The younger boys were separated into two groups; some were sent to cook, others like Salat, were given clubs and sent into Mogadishu’s marketplaces to beat people acting outside of their interpretation of Islamic law.
“We beat the people who kept their shops open, who were not in the mosques,” he says, “They told us, during prayer time, go to the market and beat the people who were not praying. They said they would kill us if we did not listen.”
Weeks later, convinced he would be killed, Salat escaped the al-Shabab compound and fled to Kenya and the Dadaab refugee camp, home to around 350,000 mainly Somali refugees.
In the wake of the al-Shabab attack in April at Garissa University in which 148 people were killed, Kenyan vice-president William Ruto said the camp was used by al-Shabab and demanded the United Nations close Dadaab within 90 days. Leonard Zulu, an official of the United Nations High Commission for Refugees in Dadaab, explains that aside from the logistical impossibility of repatriating the refugees within that timeframe, returning them to Somalia would be “a humanitarian catastrophe.”

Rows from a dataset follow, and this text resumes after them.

**src/logic/fetch_pkg.sv**
```systemverilog
package fetch_pkg;

    // datapath and address widths
    localparam int XLEN = 32;
    // sv32 physical address is 34 bits
    localparam int PA_LEN = 34;
    localparam int PAGE_SHIFT = 12;
    localparam int PTE_BYTES = 4;

    // pte permission bits
    localparam int PTE_V = 0;
    localparam int PTE_R = 1;
    localparam int PTE_W = 2;
    localparam int PTE_X = 3;

    // trap vector layout
    localparam int TRAP_LEN = 3;
    localparam int TRAP_INST_ADDR_MISALIGNED = 0;
    localparam int TRAP_INST_ACCESS_FAULT = 1;
    localparam int TRAP_INST_PAGE_FAULT = 2;

    // paging config from csr side
    typedef struct packed {
        logic        en;
        logic [21:0] root_ppn;
    } satp_cfg_t;

    // decoded fetch handed to the engine
    typedef struct packed {
        logic [XLEN-1:0] vaddr;
        logic            translate;
    } fetch_cmd_t;

    // outcome of one engine run
    typedef enum logic [1:0] {
        ST_OK,
        ST_PAGE_FAULT,
        ST_ACCESS_FAULT
    } engine_status_e;

    typedef struct packed {
        engine_status_e    status;
        logic [XLEN-1:0]   inst;
        logic [PA_LEN-1:0] paddr;
    } engine_resp_t;

    // reply record toward the requester
    typedef struct packed {
        logic [XLEN-1:0]     pc;
        logic [XLEN-1:0]     inst;
        logic [TRAP_LEN-1:0] trap;
    } fetch_rsp_t;

    // engine fsm, one state per memory step
    typedef enum logic [2:0] {
        W_IDLE,
        W_PTE1,
        W_PTE0,
        W_INST,
        W_DONE
    } walk_state_e;

    // controller fsm
    typedef enum logic [1:0] {
        C_IDLE,
        C_RUN,
        C_HOLD
    } ctrl_state_e;

endpackage

```
**src/logic/fetch_ctrl.sv**
```systemverilog
`timescale 1ns/1ps

module fetch_ctrl (
    input  logic                    clk,
    input  logic                    rst,
    input  logic                    fetch_req_i,
    input  logic [31:0]             pc_i,
    input  logic                    satp_en_i,
    input  logic                    eng_ack_i,
    input  fetch_pkg::engine_resp_t eng_resp_i,
    output logic                    fetch_ack_o,
    output logic                    eng_req_o,
    output fetch_pkg::fetch_cmd_t   eng_cmd_o,
    output logic                    rsp_load_o,
    output logic                    misaligned_o
);
    import fetch_pkg::*;

    ctrl_state_e state;
    // pc of the accepted fetch was not word aligned
    logic mis_q;
    logic accept;
    logic pc_mis;
    logic run_done;

    // new fetch only from idle
    assign accept = (state == C_IDLE) && fetch_req_i;
    assign pc_mis = |pc_i[1:0];

    // misaligned fetch finishes without the engine
    assign run_done = (state == C_RUN) && (mis_q || eng_ack_i);
    assign rsp_load_o = run_done;

    assign misaligned_o = mis_q;

    always_ff @(posedge clk or posedge rst) begin
        if (rst) begin
            state <= C_IDLE;
            mis_q <= 1'b0;
            fetch_ack_o <= 1'b0;
            eng_req_o <= 1'b0;
        end else begin
            case (state)
                C_IDLE: begin
                    if (accept) begin
                        mis_q <= pc_mis;
                        // engine request one cycle after accept
                        eng_req_o <= !pc_mis;
                        state <= C_RUN;
                    end
                end
                C_RUN: begin
                    if (run_done) begin
                        eng_req_o <= 1'b0;
                        fetch_ack_o <= 1'b1;
                        state <= C_HOLD;
                    end
                end
                C_HOLD: begin
                    // ack follows req down one cycle later
                    if (!fetch_req_i) begin
                        fetch_ack_o <= 1'b0;
                        // engine handshake must be closed too
                        if (!eng_ack_i) begin
                            state <= C_IDLE;
                        end
                    end
                end
                default: begin
                    state <= C_IDLE;
                end
            endcase
        end
    end

    // command captured with satp enable sampled at accept
    always_ff @(posedge clk) begin
        if (accept) begin
            eng_cmd_o.vaddr <= pc_i;
            eng_cmd_o.translate <= satp_en_i;
        end
    end

endmodule

```
**src/logic/fetch_engine.sv**
```systemverilog
`timescale 1ns/1ps

module fetch_engine (
    input  logic                    clk,
    input  logic                    rst,
    input  logic                    eng_req_i,
    input  fetch_pkg::fetch_cmd_t   eng_cmd_i,
    input  logic [21:0]             root_ppn_i,
    input  logic                    mem_ack_i,
    input  logic [31:0]             mem_rdata_i,
    output logic                    eng_ack_o,
    output fetch_pkg::engine_resp_t eng_resp_o,
    output logic                    mem_req_o,
    output logic [31:0]             mem_addr_o
);
    import fetch_pkg::*;

    walk_state_e state;
    walk_state_e next_st;
    engine_resp_t resp_q;
    // last word read, pte or instruction
    logic [XLEN-1:0] rdata_q;
    // data captured, waiting for mem ack to drop
    logic got_q;

    logic [9:0] vpn1;
    logic [9:0] vpn0;
    logic [11:0] pg_off;
    logic [PA_LEN-1:0] l1_addr;
    logic [PA_LEN-1:0] l0_addr;
    logic [PA_LEN-1:0] mega_paddr;
    logic [PA_LEN-1:0] page_paddr;
    logic [PA_LEN-1:0] next_addr;
    logic pte_bad;
    logic pte_leaf;
    logic start;
    logic step;
    logic capture;
    logic eval;
    logic walk_pf;
    logic walk_ok;
    logic addr_af;
    logic issue;
    logic finish;

    assign vpn1 = eng_cmd_i.vaddr[31:22];
    assign vpn0 = eng_cmd_i.vaddr[21:12];
    assign pg_off = eng_cmd_i.vaddr[11:0];

    // pte address per level
    assign l1_addr = (PA_LEN'(root_ppn_i) << PAGE_SHIFT) + PA_LEN'(vpn1) * PA_LEN'(PTE_BYTES);
    assign l0_addr = (PA_LEN'(rdata_q[31:10]) << PAGE_SHIFT) + PA_LEN'(vpn0) * PA_LEN'(PTE_BYTES);
    // megapage keeps vpn0 from the vaddr
    assign mega_paddr = {rdata_q[31:20], vpn0, pg_off};
    assign page_paddr = {rdata_q[31:10], pg_off};

    // reserved w without r counts as invalid
    assign pte_bad = !rdata_q[PTE_V] || (rdata_q[PTE_W] && !rdata_q[PTE_R]);
    assign pte_leaf = rdata_q[PTE_R] || rdata_q[PTE_X];

    // handshake phases of the memory port
    assign start = (state == W_IDLE) && eng_req_i && !mem_ack_i;
    assign capture = mem_req_o && mem_ack_i;
    assign step = got_q && !mem_ack_i;
    assign eval = start || step;

    // decide the next memory step
    always_comb begin
        walk_pf = 1'b0;
        walk_ok = 1'b0;
        next_addr = '0;
        next_st = W_IDLE;
        case (state)
            W_IDLE: begin
                if (eng_cmd_i.translate) begin
                    next_addr = l1_addr;
                    next_st = W_PTE1;
                end else begin
                    next_addr = PA_LEN'(eng_cmd_i.vaddr);
                    next_st = W_INST;
                end
            end
            W_PTE1: begin
                if (pte_bad) begin
                    walk_pf = 1'b1;
                end else if (pte_leaf) begin
                    // megapage needs x and a zero ppn0
                    walk_pf = !rdata_q[PTE_X] || (|rdata_q[19:10]);
                    next_addr = mega_paddr;
                    next_st = W_INST;
                end else begin
                    next_addr = l0_addr;
                    next_st = W_PTE0;
                end
            end
            W_PTE0: begin
                // pointer at level 0 is a fault
                walk_pf = pte_bad || !pte_leaf || !rdata_q[PTE_X];
                next_addr = page_paddr;
                next_st = W_INST;
            end
            W_INST: begin
                walk_ok = 1'b1;
            end
            default: begin
                walk_ok = 1'b0;
            end
        endcase
    end

    // address above 4 GiB is never put on the port
    assign addr_af = |next_addr[PA_LEN-1:XLEN];
    assign issue = eval && !walk_pf && !walk_ok && !addr_af;
    assign finish = eval && !issue;

    always_ff @(posedge clk or posedge rst) begin
        if (rst) begin
            state <= W_IDLE;
            mem_req_o <= 1'b0;
            got_q <= 1'b0;
            eng_ack_o <= 1'b0;
        end else begin
            if (capture) begin
                mem_req_o <= 1'b0;
                got_q <= 1'b1;
            end
            if (step) begin
                got_q <= 1'b0;
            end
            if (issue) begin
                mem_req_o <= 1'b1;
                state <= next_st;
            end
            if (finish) begin
                eng_ack_o <= 1'b1;
                state <= W_DONE;
            end
            // close the engine handshake
            if ((state == W_DONE) && !eng_req_i) begin
                eng_ack_o <= 1'b0;
                state <= W_IDLE;
            end
        end
    end

    always_ff @(posedge clk) begin
        if (capture) begin
            rdata_q <= mem_rdata_i;
        end
        if (issue) begin
            mem_addr_o <= next_addr[XLEN-1:0];
        end
        if (eval && !walk_pf && !walk_ok) begin
            resp_q.paddr <= next_addr;
        end
        if (finish) begin
            resp_q.status <= walk_pf ? ST_PAGE_FAULT : (walk_ok ? ST_OK : ST_ACCESS_FAULT);
            resp_q.inst <= walk_ok ? rdata_q : '0;
        end
    end

    assign eng_resp_o = resp_q;

endmodule

```
**src/logic/fetch_result.sv**
```systemverilog
`timescale 1ns/1ps

module fetch_result (
    input  logic                    clk,
    input  logic                    rst,
    input  logic                    rsp_load_i,
    input  logic                    misaligned_i,
    input  logic [31:0]             pc_i,
    input  fetch_pkg::engine_resp_t eng_resp_i,
    output fetch_pkg::fetch_rsp_t   fetch_rsp_o
);
    import fetch_pkg::*;

    logic [TRAP_LEN-1:0] trap;
    fetch_rsp_t rsp_q;

    // misaligned masks any engine status
    always_comb begin
        trap = '0;
        trap[TRAP_INST_ADDR_MISALIGNED] = misaligned_i;
        trap[TRAP_INST_ACCESS_FAULT] = !misaligned_i && (eng_resp_i.status == ST_ACCESS_FAULT);
        trap[TRAP_INST_PAGE_FAULT] = !misaligned_i && (eng_resp_i.status == ST_PAGE_FAULT);
    end

    always_ff @(posedge clk or posedge rst) begin
        if (rst) begin
            rsp_q <= '0;
        end else if (rsp_load_i) begin
            rsp_q.pc <= pc_i;
            // no instruction word on a trapped fetch
            rsp_q.inst <= (|trap) ? '0 : eng_resp_i.inst;
            rsp_q.trap <= trap;
        end
    end

    // visible from the cycle after the load
    assign fetch_rsp_o = rsp_q;

endmodule

```
**src/logic/fetch_top.sv**
```systemverilog
`timescale 1ns/1ps

module fetch_top (
    input  logic                  clk,
    input  logic                  rst,
    input  logic                  fetch_req_i,
    input  logic [31:0]           pc_i,
    input  fetch_pkg::satp_cfg_t  satp_i,
    input  logic                  mem_ack_i,
    input  logic [31:0]           mem_rdata_i,
    output logic                  fetch_ack_o,
    output fetch_pkg::fetch_rsp_t fetch_rsp_o,
    output logic                  mem_req_o,
    output logic [31:0]           mem_addr_o
);
    import fetch_pkg::*;

    // ctrl to engine handshake
    logic eng_req;
    logic eng_ack;
    fetch_cmd_t eng_cmd;
    engine_resp_t eng_resp;
    // ctrl to result load strobe
    logic rsp_load;
    logic misaligned;

    fetch_ctrl u_ctrl (
        .clk          (clk),
        .rst          (rst),
        .fetch_req_i  (fetch_req_i),
        .pc_i         (pc_i),
        .satp_en_i    (satp_i.en),
        .eng_ack_i    (eng_ack),
        .eng_resp_i   (eng_resp),
        .fetch_ack_o  (fetch_ack_o),
        .eng_req_o    (eng_req),
        .eng_cmd_o    (eng_cmd),
        .rsp_load_o   (rsp_load),
        .misaligned_o (misaligned)
    );

    fetch_engine u_engine (
        .clk         (clk),
        .rst         (rst),
        .eng_req_i   (eng_req),
        .eng_cmd_i   (eng_cmd),
        .root_ppn_i  (satp_i.root_ppn),
        .mem_ack_i   (mem_ack_i),
        .mem_rdata_i (mem_rdata_i),
        .eng_ack_o   (eng_ack),
        .eng_resp_o  (eng_resp),
        .mem_req_o   (mem_req_o),
        .mem_addr_o  (mem_addr_o)
    );

    // pc comes from the accepted command
    fetch_result u_result (
        .clk          (clk),
        .rst          (rst),
        .rsp_load_i   (rsp_load),
        .misaligned_i (misaligned),
        .pc_i         (eng_cmd.vaddr),
        .eng_resp_i   (eng_resp),
        .fetch_rsp_o  (fetch_rsp_o)
    );

endmodule

```
**config.mk**
```make
export PLATFORM = sky130hd
export DESIGN_NAME = fetch_top
export DESIGN_NICKNAME = d
export VERILOG_FILES = /design/src/logic/fetch_pkg.sv /design/src/logic/fetch_ctrl.sv /design/src/logic/fetch_engine.sv /design/src/logic/fetch_result.sv /design/src/logic/fetch_top.sv
export SDC_FILE = /design/constraint.sdc
export NUM_CORES = 1
export LEC_CHECK = 0
export ABC_AREA = 1
export BUFFER_PORTS_ARGS = -buffer_cell sky130_fd_sc_hd__buf_2
export CORE_MARGIN = 2
export CORE_UTILIZATION = 55
export DETAILED_ROUTE_END_ITERATION = 10
export PLACE_DENSITY = 0.8
export SYNTH_ARGS = -nofsm -noshare
export SYNTH_HDL_FRONTEND = slang
export SYNTH_HIERARCHICAL = 1
export SYNTH_SLANG_ARGS = --single-unit
```
**constraint.sdc**
```tcl
create_clock -name clk -period 5.9 [get_ports clk]
set_input_delay 1.475 -clock clk [delete_from_list [all_inputs] [get_ports clk]]
set_output_delay 1.475 -clock clk [all_outputs]
set_load 0.03 [all_outputs]
```
# Word level (Yosys, flattened, before mapping)
# Cells that the tools add are included.
dict set report totals {
  reg_bits 209
  in_bits 91
  output_inout_bits 101
  word_cells 114
}
dict set report op_classes {
  addsub 2
  n_eq_ne 12
  muxes 34
  reduce_logical 49
}
# cell count
set ops {}
lappend ops {{two-way mux 34 bit} 3}
lappend ops {{one-hot mux 34 bit (3 select lines)} 1}
lappend ops {{adder 34 x 12 -> 34 bit} 2}
lappend ops {{two-way mux 32 bit} 1}
lappend ops {{logical AND 1 bit} 14}
lappend ops {{two-way mux 1 bit} 14}
lappend ops {{logical NOT 1 bit} 12}
lappend ops {{two-way mux 2 bit} 6}
lappend ops {{two-way mux 3 bit} 4}
lappend ops {{nonzero test 2 bit} 5}
lappend ops {{OR reduction 10 bit} 1}
lappend ops {{one-hot mux 3 bit (3 select lines)} 1}
lappend ops {{logical OR 1 bit} 7}
lappend ops {{== test 3 x 2 -> 1 bit, second input constant} 2}
lappend ops {{inequality test 2 bit, second input constant} 3}
lappend ops {{one-hot mux 1 bit (2 select lines)} 3}
lappend ops {{one-hot mux 2 bit (3 select lines)} 1}
lappend ops {{AND reduction 3 bit} 2}
lappend ops {{== test 2 x 1 -> 1 bit, second input constant} 2}
lappend ops {{== test 2 bit, second input constant} 2}
lappend ops {{AND reduction 4 bit} 1}
lappend ops {{OR reduction 2 bit} 2}
lappend ops {{== test 3 x 1 -> 1 bit, second input constant} 1}
lappend ops {{== test 3 bit, second input constant} 1}
lappend ops {{6 further kinds} 6}

# Logic depth before layout (Yosys ltp)
# Gate-level depths: netlist of run 1.
dict set report logic_depth {
  word_depth 14
  mapped_depth 11
  mapped_depth_nobuf 11
}

# By module
# Netlist of run 1, hierarchy kept.
# module instances cells_each area_each_um2 seq_area_each_um2
set modules_own_cells {}
lappend modules_own_cells {fetch_engine 1 388 5292.6 4113.9}
lappend modules_own_cells {fetch_result 1 293 2703.8 1676.6}
lappend modules_own_cells {fetch_ctrl 1 63 1248.7 1116.1}

# Worst setup path after synthesis of run 1
# Ideal clock, no wire load.
dict set report synth_path {
  kind {input to register}
  from {input port satp_i[20] in the netlist's numbering}
  to {register u_engine.mem_addr_o[0] (enable)}
  setup_time_ns 0.421
  t_arrival_ns 3.230
  required_time_ns 5.479
  slack_ns 2.250
  stages 5
  n_path_buf 0
  cell_sequence {nand2_1 nor2_1 a21oi_1 nand2_2 nor2_1}
}
dict set report synth_between {
  elab_chain_len 6
}
# element line
set synth_lines {}
lappend synth_lines {{start, declared} fetch_top.sv:8} ;# input fetch_pkg::satp_cfg_t satp_i,
lappend synth_lines {{adder 34 x 12 -> 34 bit} fetch_engine.sv:51} ;# assign l1_addr = (PA_LEN'(root_ppn_i) << PAGE_SHIFT) + PA_LEN'(vpn1) * PA_LEN'(PTE_BYTES);
lappend synth_lines {{two-way mux 34 bit} fetch_engine.sv:75} ;# if (eng_cmd_i.translate) begin
lappend synth_lines {{one-hot mux 34 bit (3 select lines)} fetch_engine.sv:73} ;# case (state)
lappend synth_lines {{OR reduction 2 bit} fetch_engine.sv:112} ;# assign addr_af = |next_addr[PA_LEN-1:XLEN];
lappend synth_lines {{logical NOT 1 bit} fetch_engine.sv:113} ;# assign issue = eval && !walk_pf && !walk_ok && !addr_af;
lappend synth_lines {{logical AND 1 bit} fetch_engine.sv:113}
lappend synth_lines {{via u_engine.issue} fetch_engine.sv:43} ;# logic issue;
lappend synth_lines {{end signal, assigned} fetch_engine.sv:151} ;# mem_addr_o <= next_addr[XLEN-1:0];
lappend synth_lines {{end, declared} fetch_engine.sv:14} ;# output logic [31:0] mem_addr_o
# The timed path passes the listed nets, and every way through them passes these cells.
# A chain may end at the register's enable or synchronous reset.

# Worst setup path in the final report of run 1
dict set report layout_path {
  from {register u_engine.state[1]}
  to {register u_engine.mem_addr_o[25] (enable)}
}
dict set report layout_between {
  elab_chain_len 7
  word_cells_on_any_way 17
  classes_between {eq/ne (3); mux (3); reduce/logical (11)}
}
# element line
set layout_lines {}
lappend layout_lines {{start, declared} fetch_engine.sv:18} ;# walk_state_e state;
lappend layout_lines {{start signal, assigned} fetch_engine.sv:132} ;# state <= next_st;
lappend layout_lines {{branches (longest 6 deep; another with one-hot mux 34 bit (3 select lines))} n/a}
lappend layout_lines {{logical AND 1 bit (*)} fetch_engine.sv:113}
lappend layout_lines {{via u_engine.issue} fetch_engine.sv:43}
# Mark *: on every way through the listed nets, which the timed path passes.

Dadaab has been good for Salat. He did not tell the U.N. of his association with al-Shabab so does not want his surname published. He first worked as a porter at the camp and he now sells the drug khat which is common and legal in East Africa. “I expected a better life here and already that’s progress. So I expect more big life changes,” he says.
Fartun Hassan, 20, has been at the camp for less than a year. She left Somalia alone after al-Shabab killed her friends at their streetside tea stand one morning. The women were killed because they often sold tea to police officers stationed nearby. Her parents are dead and she had recently lost a brother who was killed by an al-Shabab bomb targeting African Union soldiers.
Fartun missed out on education in Somalia but she is working on her English because now, she says, “I can have a future.” She hopes to be a teacher, to teach business studies and math but sees no hope in a return to Somalia.
Most refugees here have lived in Dadaab for decades after fleeing when Somalia collapsed into civil war in the early 1990s. Many young people were born here and for these Kenyan-born refugees, Somalia is foreign and al-Shabab are only known through news reports and gossip.
Ibrahim Omar, a 22-year-old student, was born in Dadaab, and is contemptuous of the Somalis who join al-Shabab. “Those guys in Somalia, they’re less educated. They’re given false promises that they’ll get money, power, guns, then they do suicides. They kill themselves before they even get any of that money,” he says.
Mohammed Hussein Mahamud,23, a Kenyan-born Somali student, is concerned repatriation would disrupt his last secondary school exam, scheduled for November. He needs to take it in order to go to university, and on to medical school, he explains in near-perfect English.
Salat says the camp is a major improvement on life in Somalia. “Here everybody is busy, people are working or have education. There, there is nothing to do. The only option is to join the militants in order to get your daily bread,” he says.
He is certain that he, along with his children, will be forced into al-Shabab’s ranks if his family is sent back to Somalia. “Shabab is everywhere. They cannot be finished just by closing the camp. If my kids go back there, they will recruit them like they forced me to join,” he says.
Meanwhile the United Nations continues its discussion with the Kenyan government to halt the closure of the camp and the new displacement of 350,000 people.